→ EXERCISE REQUIREMENTS: Below are lines of data; restate word for word those running from the line containing "trial 15: changes" to the line containing "- Via count: trial", inclusive, and no others.

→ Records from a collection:
↓↓↓

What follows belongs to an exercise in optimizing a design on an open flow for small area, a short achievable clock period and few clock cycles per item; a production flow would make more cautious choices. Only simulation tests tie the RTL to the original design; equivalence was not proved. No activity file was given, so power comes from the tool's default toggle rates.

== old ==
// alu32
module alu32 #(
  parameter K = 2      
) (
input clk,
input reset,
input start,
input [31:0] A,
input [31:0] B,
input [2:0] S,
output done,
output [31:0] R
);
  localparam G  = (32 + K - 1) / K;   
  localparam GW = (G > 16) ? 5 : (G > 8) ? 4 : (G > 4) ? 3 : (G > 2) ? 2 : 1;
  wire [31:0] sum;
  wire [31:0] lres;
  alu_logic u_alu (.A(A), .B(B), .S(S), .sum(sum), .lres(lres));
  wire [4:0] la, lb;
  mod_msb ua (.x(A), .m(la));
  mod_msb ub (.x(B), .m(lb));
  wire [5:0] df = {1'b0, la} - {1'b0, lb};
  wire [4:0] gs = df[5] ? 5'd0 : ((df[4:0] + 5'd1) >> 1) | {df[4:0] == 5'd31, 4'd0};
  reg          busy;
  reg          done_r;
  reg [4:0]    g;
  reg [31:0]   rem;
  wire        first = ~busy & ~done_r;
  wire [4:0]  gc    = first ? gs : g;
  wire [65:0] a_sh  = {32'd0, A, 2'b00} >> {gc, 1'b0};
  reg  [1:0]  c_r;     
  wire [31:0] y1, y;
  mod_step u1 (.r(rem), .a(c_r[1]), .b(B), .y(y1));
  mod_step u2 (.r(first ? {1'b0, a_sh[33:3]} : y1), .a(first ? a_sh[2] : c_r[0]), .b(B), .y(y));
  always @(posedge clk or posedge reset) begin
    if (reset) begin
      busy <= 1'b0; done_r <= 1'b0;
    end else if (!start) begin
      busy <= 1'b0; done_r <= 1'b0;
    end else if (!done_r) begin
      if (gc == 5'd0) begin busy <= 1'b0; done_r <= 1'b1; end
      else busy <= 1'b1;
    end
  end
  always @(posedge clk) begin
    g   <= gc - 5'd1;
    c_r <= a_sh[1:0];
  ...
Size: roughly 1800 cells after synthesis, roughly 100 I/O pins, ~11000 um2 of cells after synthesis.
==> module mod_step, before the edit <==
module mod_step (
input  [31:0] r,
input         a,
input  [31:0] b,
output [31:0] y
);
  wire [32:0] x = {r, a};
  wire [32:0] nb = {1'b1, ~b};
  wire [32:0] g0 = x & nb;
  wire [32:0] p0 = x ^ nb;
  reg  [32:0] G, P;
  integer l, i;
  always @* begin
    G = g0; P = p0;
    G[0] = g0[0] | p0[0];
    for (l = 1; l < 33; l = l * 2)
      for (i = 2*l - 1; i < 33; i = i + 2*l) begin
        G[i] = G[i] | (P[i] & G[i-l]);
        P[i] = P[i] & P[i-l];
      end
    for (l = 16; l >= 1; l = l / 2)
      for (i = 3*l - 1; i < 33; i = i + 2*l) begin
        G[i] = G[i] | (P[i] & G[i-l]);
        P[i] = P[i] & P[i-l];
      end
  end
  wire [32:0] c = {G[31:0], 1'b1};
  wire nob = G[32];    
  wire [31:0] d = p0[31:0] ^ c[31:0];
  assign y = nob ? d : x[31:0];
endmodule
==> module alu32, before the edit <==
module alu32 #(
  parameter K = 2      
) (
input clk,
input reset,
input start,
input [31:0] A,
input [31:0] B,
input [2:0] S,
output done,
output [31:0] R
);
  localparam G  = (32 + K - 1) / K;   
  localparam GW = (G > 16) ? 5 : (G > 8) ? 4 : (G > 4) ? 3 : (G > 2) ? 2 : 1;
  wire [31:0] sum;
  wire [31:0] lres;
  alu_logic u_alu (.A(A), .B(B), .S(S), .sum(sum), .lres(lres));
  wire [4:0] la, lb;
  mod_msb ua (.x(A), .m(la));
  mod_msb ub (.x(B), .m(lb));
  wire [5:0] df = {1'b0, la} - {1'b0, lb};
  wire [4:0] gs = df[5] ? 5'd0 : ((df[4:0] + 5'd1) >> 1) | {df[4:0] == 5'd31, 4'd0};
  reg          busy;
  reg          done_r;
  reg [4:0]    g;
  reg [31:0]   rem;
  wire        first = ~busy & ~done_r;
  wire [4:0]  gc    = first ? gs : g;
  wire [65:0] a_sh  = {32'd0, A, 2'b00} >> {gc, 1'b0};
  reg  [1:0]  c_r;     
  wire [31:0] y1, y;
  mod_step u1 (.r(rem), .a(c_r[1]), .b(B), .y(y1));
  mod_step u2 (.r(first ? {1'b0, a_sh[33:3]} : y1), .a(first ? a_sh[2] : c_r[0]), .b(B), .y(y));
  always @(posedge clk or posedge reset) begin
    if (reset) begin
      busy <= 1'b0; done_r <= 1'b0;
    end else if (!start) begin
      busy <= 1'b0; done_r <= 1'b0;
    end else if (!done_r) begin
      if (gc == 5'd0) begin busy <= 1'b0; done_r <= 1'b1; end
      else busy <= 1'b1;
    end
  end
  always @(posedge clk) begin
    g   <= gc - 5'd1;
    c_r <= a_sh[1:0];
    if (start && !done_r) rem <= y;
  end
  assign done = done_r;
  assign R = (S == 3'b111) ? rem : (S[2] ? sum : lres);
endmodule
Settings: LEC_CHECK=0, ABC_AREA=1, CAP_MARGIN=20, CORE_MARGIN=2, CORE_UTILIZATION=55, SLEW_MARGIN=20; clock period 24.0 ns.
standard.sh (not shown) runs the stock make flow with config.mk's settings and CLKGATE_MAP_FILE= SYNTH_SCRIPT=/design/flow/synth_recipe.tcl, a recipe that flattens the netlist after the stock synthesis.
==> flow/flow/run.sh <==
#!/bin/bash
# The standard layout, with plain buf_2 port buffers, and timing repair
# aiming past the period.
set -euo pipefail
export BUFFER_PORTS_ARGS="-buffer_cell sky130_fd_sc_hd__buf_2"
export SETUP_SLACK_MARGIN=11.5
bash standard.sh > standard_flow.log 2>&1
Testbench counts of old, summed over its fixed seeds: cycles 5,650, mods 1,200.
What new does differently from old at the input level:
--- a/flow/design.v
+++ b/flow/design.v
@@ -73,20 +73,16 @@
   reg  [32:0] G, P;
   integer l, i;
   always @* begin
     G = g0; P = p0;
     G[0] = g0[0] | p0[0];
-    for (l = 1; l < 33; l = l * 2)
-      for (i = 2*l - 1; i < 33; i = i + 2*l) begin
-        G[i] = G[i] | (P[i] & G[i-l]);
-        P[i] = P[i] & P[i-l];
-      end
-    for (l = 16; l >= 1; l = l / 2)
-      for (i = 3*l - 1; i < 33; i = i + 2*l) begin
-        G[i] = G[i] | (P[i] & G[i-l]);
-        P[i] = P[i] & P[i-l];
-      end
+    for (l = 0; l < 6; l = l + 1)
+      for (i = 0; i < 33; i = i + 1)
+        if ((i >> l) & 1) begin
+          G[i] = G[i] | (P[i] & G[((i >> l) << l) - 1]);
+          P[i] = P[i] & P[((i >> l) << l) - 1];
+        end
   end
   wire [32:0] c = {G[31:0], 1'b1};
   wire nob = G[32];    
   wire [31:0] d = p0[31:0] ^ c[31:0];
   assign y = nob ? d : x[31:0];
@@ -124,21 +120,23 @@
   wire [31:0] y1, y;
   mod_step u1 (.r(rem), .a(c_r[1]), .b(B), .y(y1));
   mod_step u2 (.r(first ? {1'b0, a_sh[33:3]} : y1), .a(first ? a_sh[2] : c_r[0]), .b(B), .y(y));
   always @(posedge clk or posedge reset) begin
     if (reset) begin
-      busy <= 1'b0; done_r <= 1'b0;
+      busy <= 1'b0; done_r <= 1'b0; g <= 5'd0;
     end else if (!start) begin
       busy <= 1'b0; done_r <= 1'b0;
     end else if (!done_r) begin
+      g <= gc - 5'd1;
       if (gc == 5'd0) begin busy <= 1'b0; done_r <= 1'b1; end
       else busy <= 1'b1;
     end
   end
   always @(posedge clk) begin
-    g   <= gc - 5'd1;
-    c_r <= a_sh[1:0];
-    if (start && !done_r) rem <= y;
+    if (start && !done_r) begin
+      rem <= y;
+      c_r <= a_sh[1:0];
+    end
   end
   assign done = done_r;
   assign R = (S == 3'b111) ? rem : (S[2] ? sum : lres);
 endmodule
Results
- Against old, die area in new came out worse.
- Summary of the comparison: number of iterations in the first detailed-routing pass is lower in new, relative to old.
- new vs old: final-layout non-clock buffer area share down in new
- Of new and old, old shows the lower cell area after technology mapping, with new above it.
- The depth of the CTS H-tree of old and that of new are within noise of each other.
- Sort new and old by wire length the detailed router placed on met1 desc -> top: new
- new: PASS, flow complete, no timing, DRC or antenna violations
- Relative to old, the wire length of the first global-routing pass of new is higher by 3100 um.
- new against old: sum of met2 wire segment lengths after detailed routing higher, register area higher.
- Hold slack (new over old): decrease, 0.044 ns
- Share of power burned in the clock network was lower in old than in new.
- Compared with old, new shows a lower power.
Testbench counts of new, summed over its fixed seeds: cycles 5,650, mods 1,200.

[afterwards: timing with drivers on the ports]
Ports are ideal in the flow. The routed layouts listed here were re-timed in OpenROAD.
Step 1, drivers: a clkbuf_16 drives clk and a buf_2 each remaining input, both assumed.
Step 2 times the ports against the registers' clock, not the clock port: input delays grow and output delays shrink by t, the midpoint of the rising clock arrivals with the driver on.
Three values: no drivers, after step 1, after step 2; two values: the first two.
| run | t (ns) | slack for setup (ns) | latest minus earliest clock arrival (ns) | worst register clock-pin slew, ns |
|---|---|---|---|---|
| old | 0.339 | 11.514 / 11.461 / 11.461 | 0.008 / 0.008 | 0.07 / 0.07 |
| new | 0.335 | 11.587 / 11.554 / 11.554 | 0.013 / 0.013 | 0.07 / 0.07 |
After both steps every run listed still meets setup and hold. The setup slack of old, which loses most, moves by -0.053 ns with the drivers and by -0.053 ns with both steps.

↑↑↑
↓↓↓

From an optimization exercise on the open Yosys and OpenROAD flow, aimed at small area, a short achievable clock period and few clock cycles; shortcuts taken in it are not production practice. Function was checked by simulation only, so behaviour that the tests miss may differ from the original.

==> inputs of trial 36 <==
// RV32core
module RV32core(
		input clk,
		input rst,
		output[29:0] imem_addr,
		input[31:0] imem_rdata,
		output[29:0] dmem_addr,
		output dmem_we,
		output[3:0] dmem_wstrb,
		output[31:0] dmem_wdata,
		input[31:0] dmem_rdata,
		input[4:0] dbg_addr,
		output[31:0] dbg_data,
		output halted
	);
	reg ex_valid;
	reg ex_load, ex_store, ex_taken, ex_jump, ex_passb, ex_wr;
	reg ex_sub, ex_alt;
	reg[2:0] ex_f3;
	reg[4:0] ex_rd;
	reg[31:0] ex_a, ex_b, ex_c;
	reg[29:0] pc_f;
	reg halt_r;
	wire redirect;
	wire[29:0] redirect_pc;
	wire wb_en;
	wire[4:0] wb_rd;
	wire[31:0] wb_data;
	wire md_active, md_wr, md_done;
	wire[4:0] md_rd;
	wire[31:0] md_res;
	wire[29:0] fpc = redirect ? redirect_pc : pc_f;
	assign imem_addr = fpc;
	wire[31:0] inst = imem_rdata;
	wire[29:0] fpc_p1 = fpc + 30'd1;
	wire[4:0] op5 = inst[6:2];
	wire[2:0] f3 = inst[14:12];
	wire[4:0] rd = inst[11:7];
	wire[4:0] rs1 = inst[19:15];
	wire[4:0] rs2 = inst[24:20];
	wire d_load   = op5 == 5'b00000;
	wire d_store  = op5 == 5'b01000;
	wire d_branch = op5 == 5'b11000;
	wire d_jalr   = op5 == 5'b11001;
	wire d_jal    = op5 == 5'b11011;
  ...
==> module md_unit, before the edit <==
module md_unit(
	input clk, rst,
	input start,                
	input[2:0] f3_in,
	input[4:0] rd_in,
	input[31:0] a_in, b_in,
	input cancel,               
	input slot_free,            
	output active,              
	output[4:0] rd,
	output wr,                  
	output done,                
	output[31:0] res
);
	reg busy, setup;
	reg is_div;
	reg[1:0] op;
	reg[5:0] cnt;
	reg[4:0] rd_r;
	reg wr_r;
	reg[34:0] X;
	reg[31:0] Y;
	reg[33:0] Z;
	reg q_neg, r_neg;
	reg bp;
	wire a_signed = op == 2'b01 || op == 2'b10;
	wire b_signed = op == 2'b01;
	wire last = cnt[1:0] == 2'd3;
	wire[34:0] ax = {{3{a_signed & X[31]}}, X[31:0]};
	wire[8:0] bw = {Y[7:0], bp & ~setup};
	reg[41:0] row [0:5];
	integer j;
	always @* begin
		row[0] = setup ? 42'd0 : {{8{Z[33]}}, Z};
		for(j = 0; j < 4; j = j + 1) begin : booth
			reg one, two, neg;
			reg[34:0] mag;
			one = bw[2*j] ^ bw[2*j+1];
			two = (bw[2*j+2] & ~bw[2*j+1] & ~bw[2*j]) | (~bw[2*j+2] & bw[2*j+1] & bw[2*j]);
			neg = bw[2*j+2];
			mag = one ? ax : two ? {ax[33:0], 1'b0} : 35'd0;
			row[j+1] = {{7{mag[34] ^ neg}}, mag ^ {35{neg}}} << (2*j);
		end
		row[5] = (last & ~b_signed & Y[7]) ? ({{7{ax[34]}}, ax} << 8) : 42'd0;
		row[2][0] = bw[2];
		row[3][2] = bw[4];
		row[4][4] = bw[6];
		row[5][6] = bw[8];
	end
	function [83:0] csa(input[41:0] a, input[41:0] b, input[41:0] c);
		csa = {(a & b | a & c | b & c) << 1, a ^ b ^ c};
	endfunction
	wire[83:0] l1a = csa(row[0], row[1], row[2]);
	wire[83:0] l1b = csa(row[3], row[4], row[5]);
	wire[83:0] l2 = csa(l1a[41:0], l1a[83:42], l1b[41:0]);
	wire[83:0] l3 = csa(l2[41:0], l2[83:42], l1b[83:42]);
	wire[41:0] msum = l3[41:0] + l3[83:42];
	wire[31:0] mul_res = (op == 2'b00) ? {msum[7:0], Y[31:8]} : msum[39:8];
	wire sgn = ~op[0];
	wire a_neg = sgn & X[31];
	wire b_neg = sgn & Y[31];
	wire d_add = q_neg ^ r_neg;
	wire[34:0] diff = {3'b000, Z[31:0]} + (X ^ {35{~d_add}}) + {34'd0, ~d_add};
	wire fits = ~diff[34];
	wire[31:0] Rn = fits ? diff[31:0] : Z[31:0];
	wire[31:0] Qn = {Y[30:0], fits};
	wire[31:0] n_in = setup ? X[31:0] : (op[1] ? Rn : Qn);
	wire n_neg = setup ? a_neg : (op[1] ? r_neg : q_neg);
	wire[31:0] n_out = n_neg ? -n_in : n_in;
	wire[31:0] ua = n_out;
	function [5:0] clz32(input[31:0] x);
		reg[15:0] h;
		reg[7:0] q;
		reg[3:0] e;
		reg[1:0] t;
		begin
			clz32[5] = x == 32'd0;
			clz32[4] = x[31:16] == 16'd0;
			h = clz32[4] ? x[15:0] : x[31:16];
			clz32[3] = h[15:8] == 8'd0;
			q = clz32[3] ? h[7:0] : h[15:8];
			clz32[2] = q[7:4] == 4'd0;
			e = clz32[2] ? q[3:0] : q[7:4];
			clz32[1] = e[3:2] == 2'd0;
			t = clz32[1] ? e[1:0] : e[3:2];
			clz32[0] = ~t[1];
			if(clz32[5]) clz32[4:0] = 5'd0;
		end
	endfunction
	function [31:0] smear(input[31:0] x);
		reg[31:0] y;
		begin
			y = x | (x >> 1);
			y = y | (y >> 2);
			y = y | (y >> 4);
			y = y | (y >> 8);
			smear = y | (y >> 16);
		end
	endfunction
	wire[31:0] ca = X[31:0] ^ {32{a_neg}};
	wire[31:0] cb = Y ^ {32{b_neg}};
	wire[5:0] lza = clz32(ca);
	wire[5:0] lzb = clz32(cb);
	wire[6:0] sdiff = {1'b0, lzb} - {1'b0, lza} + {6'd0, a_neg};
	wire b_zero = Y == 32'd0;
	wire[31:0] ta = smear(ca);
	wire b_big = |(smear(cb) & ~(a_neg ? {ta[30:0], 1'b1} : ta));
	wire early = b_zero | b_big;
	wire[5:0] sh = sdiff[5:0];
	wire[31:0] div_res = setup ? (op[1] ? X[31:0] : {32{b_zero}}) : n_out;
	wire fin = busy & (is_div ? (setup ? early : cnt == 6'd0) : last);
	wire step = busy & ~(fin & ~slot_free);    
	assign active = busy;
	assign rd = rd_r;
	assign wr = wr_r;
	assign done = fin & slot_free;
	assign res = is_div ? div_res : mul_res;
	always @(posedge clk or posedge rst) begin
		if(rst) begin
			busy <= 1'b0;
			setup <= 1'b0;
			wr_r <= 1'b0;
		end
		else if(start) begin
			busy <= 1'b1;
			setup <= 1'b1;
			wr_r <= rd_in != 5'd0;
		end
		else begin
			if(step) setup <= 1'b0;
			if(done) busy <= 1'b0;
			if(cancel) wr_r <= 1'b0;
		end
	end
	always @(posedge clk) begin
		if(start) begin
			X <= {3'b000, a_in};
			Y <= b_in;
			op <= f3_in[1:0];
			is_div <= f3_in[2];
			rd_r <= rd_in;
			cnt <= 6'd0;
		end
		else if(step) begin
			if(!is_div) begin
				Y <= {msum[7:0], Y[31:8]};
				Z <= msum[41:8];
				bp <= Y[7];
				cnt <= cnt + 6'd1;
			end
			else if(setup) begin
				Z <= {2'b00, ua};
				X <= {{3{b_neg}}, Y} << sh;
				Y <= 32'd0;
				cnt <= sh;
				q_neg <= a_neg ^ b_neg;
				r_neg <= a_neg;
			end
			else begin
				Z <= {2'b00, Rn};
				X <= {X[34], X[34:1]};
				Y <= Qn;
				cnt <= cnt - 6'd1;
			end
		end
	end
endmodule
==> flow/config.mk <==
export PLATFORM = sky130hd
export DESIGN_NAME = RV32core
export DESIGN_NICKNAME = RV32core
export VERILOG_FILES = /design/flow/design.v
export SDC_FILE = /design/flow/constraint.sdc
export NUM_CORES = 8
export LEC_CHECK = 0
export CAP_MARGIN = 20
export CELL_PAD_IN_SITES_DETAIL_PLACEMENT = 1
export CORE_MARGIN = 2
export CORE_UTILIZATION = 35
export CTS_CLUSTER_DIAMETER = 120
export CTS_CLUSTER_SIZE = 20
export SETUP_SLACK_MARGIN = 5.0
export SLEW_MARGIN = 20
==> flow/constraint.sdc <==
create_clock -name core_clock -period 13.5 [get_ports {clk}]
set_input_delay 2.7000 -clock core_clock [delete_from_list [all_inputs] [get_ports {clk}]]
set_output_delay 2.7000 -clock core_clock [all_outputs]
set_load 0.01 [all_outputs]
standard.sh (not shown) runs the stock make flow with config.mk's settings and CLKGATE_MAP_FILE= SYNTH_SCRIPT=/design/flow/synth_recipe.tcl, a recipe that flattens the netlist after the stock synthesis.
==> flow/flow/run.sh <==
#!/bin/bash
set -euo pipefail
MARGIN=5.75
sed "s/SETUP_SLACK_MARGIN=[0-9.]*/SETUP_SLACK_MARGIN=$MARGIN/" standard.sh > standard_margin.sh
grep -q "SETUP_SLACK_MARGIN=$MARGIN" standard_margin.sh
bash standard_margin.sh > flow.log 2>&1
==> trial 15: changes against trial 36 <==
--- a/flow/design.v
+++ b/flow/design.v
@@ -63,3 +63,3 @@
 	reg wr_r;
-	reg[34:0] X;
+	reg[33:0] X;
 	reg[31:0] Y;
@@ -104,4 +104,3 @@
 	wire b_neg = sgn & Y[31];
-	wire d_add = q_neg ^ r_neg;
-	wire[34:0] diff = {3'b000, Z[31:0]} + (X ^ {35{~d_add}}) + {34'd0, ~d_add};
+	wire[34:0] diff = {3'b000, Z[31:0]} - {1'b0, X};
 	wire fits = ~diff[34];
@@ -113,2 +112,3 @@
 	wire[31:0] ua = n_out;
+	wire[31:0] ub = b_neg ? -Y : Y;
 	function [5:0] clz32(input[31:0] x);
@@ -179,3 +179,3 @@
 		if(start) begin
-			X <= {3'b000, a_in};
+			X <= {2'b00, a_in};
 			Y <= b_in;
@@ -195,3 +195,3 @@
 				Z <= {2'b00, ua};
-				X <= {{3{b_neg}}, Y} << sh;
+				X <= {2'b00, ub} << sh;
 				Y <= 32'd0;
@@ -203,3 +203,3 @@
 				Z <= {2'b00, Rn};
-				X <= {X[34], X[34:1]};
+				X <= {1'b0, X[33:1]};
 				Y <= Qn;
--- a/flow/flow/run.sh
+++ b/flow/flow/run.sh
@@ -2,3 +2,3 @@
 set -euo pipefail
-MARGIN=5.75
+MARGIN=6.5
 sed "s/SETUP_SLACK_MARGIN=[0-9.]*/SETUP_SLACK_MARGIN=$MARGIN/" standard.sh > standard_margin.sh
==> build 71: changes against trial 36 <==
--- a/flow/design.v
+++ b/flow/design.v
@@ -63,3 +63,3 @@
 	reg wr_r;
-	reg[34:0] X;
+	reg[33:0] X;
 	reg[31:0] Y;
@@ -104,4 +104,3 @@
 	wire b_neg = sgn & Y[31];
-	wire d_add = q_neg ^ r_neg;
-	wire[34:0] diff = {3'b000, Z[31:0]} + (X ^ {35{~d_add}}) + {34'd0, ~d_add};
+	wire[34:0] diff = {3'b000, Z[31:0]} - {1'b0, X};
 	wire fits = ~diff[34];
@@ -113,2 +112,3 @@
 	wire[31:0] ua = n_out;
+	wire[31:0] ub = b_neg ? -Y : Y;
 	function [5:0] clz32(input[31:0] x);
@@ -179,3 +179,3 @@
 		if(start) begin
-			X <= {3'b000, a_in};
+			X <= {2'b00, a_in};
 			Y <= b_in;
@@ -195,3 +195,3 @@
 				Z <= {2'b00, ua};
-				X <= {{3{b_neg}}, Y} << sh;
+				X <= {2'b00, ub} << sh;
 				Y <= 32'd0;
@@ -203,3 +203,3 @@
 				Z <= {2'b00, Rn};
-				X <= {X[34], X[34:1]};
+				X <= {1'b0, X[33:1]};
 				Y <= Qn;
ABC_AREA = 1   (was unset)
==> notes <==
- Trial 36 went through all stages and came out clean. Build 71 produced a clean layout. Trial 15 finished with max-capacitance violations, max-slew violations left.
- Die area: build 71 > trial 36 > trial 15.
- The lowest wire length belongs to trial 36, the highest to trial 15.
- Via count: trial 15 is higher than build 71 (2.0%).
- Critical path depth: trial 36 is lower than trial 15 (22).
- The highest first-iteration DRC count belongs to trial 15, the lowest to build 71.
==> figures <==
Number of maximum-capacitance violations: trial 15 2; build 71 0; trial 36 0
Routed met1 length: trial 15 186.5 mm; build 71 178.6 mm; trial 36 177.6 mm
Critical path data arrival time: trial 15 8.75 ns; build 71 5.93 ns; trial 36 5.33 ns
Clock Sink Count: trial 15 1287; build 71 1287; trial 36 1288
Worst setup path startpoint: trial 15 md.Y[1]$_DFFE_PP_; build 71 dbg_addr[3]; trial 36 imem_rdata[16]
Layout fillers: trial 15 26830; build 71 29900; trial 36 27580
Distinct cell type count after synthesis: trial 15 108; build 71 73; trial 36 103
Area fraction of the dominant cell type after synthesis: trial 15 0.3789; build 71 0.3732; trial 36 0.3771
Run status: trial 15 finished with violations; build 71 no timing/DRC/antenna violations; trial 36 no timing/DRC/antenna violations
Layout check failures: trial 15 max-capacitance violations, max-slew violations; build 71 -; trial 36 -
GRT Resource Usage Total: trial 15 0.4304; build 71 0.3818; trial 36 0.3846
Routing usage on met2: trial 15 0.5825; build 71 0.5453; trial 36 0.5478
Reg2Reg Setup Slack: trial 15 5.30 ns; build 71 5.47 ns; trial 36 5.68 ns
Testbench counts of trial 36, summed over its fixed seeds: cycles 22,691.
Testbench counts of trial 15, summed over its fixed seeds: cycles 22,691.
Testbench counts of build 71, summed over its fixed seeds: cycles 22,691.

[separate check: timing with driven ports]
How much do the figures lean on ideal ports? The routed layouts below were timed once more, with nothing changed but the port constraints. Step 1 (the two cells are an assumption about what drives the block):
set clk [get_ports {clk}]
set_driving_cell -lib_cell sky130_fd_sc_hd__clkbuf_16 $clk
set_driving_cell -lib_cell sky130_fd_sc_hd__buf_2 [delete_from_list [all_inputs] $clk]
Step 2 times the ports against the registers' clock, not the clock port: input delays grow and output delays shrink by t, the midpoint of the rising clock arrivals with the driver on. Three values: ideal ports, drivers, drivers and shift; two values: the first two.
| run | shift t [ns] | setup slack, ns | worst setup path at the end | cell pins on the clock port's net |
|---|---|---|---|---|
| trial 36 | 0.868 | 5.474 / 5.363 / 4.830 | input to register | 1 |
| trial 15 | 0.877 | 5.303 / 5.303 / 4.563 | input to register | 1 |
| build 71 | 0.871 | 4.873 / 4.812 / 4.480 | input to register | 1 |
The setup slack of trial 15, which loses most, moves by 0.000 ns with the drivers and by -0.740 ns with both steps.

↑↑↑
↓↓↓

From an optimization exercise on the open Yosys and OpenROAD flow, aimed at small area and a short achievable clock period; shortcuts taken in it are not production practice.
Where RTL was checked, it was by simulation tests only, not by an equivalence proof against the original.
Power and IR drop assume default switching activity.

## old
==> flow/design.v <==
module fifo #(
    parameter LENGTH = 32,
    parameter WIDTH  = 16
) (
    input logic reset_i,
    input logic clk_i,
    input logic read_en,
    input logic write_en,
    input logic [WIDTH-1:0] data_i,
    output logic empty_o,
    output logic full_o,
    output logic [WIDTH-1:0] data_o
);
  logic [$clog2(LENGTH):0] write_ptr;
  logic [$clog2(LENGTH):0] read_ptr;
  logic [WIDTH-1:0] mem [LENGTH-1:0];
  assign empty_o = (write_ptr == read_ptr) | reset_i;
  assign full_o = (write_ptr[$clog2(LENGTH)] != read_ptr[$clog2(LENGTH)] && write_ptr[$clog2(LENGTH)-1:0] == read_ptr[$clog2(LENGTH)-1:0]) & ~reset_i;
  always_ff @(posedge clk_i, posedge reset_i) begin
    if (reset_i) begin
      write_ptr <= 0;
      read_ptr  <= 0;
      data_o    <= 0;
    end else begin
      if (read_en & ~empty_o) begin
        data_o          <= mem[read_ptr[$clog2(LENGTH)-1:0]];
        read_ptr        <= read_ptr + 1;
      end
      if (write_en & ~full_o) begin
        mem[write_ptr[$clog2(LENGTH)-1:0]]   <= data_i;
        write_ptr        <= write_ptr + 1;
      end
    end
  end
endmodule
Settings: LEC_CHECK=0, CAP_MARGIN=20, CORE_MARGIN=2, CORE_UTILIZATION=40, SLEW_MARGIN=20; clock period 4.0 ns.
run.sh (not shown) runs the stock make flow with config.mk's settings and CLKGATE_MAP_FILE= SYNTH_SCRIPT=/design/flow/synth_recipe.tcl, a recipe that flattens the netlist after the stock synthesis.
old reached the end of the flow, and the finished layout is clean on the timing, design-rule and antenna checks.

↑↑↑

→ TASK SOLUTION:
==> trial 15: changes against trial 36 <==
--- a/flow/design.v
+++ b/flow/design.v
@@ -63,3 +63,3 @@
 	reg wr_r;
-	reg[34:0] X;
+	reg[33:0] X;
 	reg[31:0] Y;
@@ -104,4 +104,3 @@
 	wire b_neg = sgn & Y[31];
-	wire d_add = q_neg ^ r_neg;
-	wire[34:0] diff = {3'b000, Z[31:0]} + (X ^ {35{~d_add}}) + {34'd0, ~d_add};
+	wire[34:0] diff = {3'b000, Z[31:0]} - {1'b0, X};
 	wire fits = ~diff[34];
@@ -113,2 +112,3 @@
 	wire[31:0] ua = n_out;
+	wire[31:0] ub = b_neg ? -Y : Y;
 	function [5:0] clz32(input[31:0] x);
@@ -179,3 +179,3 @@
 		if(start) begin
-			X <= {3'b000, a_in};
+			X <= {2'b00, a_in};
 			Y <= b_in;
@@ -195,3 +195,3 @@
 				Z <= {2'b00, ua};
-				X <= {{3{b_neg}}, Y} << sh;
+				X <= {2'b00, ub} << sh;
 				Y <= 32'd0;
@@ -203,3 +203,3 @@
 				Z <= {2'b00, Rn};
-				X <= {X[34], X[34:1]};
+				X <= {1'b0, X[33:1]};
 				Y <= Qn;
--- a/flow/flow/run.sh
+++ b/flow/flow/run.sh
@@ -2,3 +2,3 @@
 set -euo pipefail
-MARGIN=5.75
+MARGIN=6.5
 sed "s/SETUP_SLACK_MARGIN=[0-9.]*/SETUP_SLACK_MARGIN=$MARGIN/" standard.sh > standard_margin.sh
==> build 71: changes against trial 36 <==
--- a/flow/design.v
+++ b/flow/design.v
@@ -63,3 +63,3 @@
 	reg wr_r;
-	reg[34:0] X;
+	reg[33:0] X;
 	reg[31:0] Y;
@@ -104,4 +104,3 @@
 	wire b_neg = sgn & Y[31];
-	wire d_add = q_neg ^ r_neg;
-	wire[34:0] diff = {3'b000, Z[31:0]} + (X ^ {35{~d_add}}) + {34'd0, ~d_add};
+	wire[34:0] diff = {3'b000, Z[31:0]} - {1'b0, X};
 	wire fits = ~diff[34];
@@ -113,2 +112,3 @@
 	wire[31:0] ua = n_out;
+	wire[31:0] ub = b_neg ? -Y : Y;
 	function [5:0] clz32(input[31:0] x);
@@ -179,3 +179,3 @@
 		if(start) begin
-			X <= {3'b000, a_in};
+			X <= {2'b00, a_in};
 			Y <= b_in;
@@ -195,3 +195,3 @@
 				Z <= {2'b00, ua};
-				X <= {{3{b_neg}}, Y} << sh;
+				X <= {2'b00, ub} << sh;
 				Y <= 32'd0;
@@ -203,3 +203,3 @@
 				Z <= {2'b00, Rn};
-				X <= {X[34], X[34:1]};
+				X <= {1'b0, X[33:1]};
 				Y <= Qn;
ABC_AREA = 1   (was unset)
==> notes <==
- Trial 36 went through all stages and came out clean. Build 71 produced a clean layout. Trial 15 finished with max-capacitance violations, max-slew violations left.
- Die area: build 71 > trial 36 > trial 15.
- The lowest wire length belongs to trial 36, the highest to trial 15.
- Via count: trial 15 is higher than build 71 (2.0%).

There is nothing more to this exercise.